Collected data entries
● ● ●

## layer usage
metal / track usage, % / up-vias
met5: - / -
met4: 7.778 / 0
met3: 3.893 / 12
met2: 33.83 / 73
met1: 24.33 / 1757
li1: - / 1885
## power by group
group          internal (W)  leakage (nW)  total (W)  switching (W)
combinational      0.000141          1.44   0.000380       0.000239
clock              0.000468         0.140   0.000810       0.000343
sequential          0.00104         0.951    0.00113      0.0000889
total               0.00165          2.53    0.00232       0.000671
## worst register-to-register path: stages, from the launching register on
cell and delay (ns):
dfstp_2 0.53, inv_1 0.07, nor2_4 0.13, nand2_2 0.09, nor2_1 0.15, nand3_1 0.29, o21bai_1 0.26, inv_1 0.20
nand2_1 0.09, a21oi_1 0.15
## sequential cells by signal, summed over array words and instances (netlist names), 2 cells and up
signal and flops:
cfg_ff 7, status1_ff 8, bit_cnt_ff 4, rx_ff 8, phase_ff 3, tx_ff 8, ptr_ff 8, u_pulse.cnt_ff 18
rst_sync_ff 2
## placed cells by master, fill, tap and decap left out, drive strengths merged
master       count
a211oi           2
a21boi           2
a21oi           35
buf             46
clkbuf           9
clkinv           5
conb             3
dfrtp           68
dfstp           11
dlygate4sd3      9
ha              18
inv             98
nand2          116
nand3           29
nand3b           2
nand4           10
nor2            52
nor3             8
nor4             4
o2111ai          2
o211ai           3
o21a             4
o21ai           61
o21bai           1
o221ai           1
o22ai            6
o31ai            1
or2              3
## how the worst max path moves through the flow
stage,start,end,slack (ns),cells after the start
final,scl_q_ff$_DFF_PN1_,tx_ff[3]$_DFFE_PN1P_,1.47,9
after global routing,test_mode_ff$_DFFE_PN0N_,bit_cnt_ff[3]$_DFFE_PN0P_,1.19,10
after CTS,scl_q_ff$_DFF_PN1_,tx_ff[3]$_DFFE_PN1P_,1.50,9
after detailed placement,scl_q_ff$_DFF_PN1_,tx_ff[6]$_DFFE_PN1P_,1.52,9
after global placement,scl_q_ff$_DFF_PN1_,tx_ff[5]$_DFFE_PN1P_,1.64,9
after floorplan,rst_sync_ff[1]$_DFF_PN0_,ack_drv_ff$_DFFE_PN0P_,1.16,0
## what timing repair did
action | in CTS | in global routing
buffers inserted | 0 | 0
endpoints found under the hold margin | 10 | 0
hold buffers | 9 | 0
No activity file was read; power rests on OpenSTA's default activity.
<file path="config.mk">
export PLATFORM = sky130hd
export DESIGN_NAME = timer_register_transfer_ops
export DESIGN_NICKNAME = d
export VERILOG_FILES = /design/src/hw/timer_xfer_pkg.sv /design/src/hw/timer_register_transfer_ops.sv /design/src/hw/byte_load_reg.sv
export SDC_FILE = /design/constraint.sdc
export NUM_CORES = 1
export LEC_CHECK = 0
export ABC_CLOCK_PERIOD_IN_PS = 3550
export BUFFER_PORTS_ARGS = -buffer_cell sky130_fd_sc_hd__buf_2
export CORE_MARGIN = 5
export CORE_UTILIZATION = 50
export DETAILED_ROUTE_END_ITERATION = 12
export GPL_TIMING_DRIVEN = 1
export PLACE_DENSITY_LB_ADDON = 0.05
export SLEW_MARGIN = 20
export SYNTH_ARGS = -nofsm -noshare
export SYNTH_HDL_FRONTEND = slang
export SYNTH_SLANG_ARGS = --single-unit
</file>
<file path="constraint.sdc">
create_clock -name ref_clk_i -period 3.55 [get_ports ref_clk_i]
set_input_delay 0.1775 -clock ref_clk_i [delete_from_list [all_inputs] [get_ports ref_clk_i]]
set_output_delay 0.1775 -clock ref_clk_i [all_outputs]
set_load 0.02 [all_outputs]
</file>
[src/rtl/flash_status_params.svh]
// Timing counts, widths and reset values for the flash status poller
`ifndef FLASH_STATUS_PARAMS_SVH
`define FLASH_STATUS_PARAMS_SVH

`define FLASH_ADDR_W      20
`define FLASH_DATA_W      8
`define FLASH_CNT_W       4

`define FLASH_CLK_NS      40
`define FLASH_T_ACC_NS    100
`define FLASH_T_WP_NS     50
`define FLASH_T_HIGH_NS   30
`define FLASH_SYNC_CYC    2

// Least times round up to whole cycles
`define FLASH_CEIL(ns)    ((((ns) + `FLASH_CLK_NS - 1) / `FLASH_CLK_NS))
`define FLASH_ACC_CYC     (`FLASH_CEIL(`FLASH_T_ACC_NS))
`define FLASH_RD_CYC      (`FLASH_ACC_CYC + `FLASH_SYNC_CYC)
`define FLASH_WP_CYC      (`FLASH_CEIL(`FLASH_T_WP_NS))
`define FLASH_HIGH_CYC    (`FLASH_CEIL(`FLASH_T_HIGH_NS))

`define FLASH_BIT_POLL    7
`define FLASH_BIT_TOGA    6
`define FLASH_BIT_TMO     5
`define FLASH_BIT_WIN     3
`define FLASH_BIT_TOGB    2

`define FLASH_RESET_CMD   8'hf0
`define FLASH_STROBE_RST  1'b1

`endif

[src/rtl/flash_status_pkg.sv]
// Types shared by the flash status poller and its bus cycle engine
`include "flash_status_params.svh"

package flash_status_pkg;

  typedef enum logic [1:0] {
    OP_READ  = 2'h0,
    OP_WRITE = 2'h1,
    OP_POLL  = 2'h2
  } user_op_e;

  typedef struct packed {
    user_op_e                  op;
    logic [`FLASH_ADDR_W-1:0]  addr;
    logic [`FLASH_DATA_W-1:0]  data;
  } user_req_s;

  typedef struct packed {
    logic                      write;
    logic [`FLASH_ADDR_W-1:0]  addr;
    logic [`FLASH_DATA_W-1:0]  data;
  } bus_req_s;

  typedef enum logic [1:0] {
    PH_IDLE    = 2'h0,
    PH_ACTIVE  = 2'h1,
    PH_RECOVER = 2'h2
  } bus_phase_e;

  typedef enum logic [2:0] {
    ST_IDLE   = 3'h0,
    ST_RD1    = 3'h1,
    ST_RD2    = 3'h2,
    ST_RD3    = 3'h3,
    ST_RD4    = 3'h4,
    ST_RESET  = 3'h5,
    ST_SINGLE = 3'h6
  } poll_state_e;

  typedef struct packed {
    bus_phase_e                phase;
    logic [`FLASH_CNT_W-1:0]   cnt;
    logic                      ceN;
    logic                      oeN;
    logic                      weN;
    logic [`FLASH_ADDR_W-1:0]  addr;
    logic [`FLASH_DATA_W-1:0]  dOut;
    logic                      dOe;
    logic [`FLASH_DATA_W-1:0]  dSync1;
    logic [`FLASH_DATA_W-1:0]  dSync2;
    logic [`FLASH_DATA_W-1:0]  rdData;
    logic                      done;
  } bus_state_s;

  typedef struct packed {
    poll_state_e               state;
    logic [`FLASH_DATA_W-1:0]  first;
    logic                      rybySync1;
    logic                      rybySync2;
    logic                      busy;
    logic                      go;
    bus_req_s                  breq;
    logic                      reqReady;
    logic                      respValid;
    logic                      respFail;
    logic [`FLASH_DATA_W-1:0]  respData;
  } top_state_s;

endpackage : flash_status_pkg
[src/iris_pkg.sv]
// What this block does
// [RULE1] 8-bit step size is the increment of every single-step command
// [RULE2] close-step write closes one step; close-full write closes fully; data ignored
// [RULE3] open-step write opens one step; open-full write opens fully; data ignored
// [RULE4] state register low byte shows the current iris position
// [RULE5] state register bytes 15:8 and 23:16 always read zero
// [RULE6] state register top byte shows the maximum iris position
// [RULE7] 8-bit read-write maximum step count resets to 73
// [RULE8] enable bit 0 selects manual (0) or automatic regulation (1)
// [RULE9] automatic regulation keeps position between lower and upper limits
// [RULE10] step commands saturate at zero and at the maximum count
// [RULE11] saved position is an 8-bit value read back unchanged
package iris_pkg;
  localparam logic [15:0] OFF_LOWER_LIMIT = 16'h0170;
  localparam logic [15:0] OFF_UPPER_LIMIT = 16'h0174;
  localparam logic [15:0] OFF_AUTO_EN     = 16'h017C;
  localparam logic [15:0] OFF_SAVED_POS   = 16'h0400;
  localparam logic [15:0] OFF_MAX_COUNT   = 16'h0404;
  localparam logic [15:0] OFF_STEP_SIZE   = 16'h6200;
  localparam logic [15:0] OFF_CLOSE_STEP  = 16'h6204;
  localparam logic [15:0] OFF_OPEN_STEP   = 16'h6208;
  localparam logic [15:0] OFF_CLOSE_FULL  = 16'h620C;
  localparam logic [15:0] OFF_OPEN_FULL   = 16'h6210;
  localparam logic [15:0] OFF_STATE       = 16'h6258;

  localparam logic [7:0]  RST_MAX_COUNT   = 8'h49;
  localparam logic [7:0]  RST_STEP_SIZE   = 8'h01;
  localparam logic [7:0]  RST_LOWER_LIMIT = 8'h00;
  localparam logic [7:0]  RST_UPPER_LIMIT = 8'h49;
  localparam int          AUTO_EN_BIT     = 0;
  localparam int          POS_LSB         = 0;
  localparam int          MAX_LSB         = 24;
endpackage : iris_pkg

● ● ●

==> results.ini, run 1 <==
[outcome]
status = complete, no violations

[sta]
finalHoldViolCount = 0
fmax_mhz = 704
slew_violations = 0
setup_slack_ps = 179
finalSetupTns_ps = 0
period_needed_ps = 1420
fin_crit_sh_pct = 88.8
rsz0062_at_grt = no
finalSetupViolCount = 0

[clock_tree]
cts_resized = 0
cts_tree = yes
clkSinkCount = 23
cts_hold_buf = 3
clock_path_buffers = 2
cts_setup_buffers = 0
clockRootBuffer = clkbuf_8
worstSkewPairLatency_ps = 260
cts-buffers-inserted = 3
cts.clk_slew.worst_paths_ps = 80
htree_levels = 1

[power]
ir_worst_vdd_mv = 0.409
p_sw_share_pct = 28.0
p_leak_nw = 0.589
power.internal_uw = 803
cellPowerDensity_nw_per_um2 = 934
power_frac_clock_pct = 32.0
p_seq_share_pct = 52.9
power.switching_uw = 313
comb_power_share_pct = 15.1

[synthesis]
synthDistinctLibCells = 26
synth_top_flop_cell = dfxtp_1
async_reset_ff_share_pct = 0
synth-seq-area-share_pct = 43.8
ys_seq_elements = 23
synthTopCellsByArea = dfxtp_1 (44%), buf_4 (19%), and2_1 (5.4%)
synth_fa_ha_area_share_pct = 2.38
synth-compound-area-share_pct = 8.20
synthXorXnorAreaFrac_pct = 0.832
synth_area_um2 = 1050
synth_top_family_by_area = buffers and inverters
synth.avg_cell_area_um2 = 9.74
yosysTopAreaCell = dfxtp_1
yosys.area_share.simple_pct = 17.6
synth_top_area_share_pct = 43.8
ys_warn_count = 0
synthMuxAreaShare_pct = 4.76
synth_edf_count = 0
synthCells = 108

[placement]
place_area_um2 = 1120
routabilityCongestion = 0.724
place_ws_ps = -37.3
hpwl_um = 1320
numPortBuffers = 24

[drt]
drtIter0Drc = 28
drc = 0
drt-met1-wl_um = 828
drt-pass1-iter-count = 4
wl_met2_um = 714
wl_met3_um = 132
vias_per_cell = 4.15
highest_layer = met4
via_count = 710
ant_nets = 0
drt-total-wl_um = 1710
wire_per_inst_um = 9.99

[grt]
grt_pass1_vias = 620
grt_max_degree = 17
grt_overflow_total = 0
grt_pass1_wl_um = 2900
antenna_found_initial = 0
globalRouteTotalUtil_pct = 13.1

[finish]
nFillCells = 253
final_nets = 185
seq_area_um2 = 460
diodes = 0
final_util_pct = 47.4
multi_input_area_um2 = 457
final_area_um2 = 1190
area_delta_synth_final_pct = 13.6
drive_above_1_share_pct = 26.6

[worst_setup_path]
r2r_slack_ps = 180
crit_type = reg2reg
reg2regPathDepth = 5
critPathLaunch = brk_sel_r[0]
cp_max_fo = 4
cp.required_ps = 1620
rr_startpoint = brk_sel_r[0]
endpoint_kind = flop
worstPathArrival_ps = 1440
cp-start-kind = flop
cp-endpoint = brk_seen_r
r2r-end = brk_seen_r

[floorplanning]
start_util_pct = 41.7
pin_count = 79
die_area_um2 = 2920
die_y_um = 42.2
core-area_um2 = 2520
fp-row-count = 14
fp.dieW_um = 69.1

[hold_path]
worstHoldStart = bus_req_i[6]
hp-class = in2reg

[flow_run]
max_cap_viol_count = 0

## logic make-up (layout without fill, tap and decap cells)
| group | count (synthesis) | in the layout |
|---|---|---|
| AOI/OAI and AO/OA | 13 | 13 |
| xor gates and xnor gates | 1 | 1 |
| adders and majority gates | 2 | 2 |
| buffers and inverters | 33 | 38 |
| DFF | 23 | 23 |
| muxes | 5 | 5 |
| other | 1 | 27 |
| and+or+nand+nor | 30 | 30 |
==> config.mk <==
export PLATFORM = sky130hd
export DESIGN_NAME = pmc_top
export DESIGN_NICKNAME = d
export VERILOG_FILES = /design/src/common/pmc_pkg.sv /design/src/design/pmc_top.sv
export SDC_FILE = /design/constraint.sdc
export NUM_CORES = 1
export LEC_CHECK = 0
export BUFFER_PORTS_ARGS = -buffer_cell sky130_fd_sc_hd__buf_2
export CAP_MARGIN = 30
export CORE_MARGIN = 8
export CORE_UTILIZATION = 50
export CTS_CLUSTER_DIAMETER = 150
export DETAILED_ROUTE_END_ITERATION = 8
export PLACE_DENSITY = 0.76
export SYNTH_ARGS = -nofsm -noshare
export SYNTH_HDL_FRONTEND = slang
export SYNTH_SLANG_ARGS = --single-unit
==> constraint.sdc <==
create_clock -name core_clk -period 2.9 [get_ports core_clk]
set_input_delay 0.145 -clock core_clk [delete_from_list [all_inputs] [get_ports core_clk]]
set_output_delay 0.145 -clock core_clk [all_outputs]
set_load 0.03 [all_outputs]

● ● ●

Scan the entries above for the line containing "cts_tree = yes", and copy it and all lines after it exactly, down to and including the line containing "comb_power_share_pct = 15.1".

__EXERCISE SOLUTION__
cts_tree = yes
clkSinkCount = 23
cts_hold_buf = 3
clock_path_buffers = 2
cts_setup_buffers = 0
clockRootBuffer = clkbuf_8
worstSkewPairLatency_ps = 260
cts-buffers-inserted = 3
cts.clk_slew.worst_paths_ps = 80
htree_levels = 1

[power]
ir_worst_vdd_mv = 0.409
p_sw_share_pct = 28.0
p_leak_nw = 0.589
power.internal_uw = 803
cellPowerDensity_nw_per_um2 = 934
power_frac_clock_pct = 32.0
p_seq_share_pct = 52.9
power.switching_uw = 313
comb_power_share_pct = 15.1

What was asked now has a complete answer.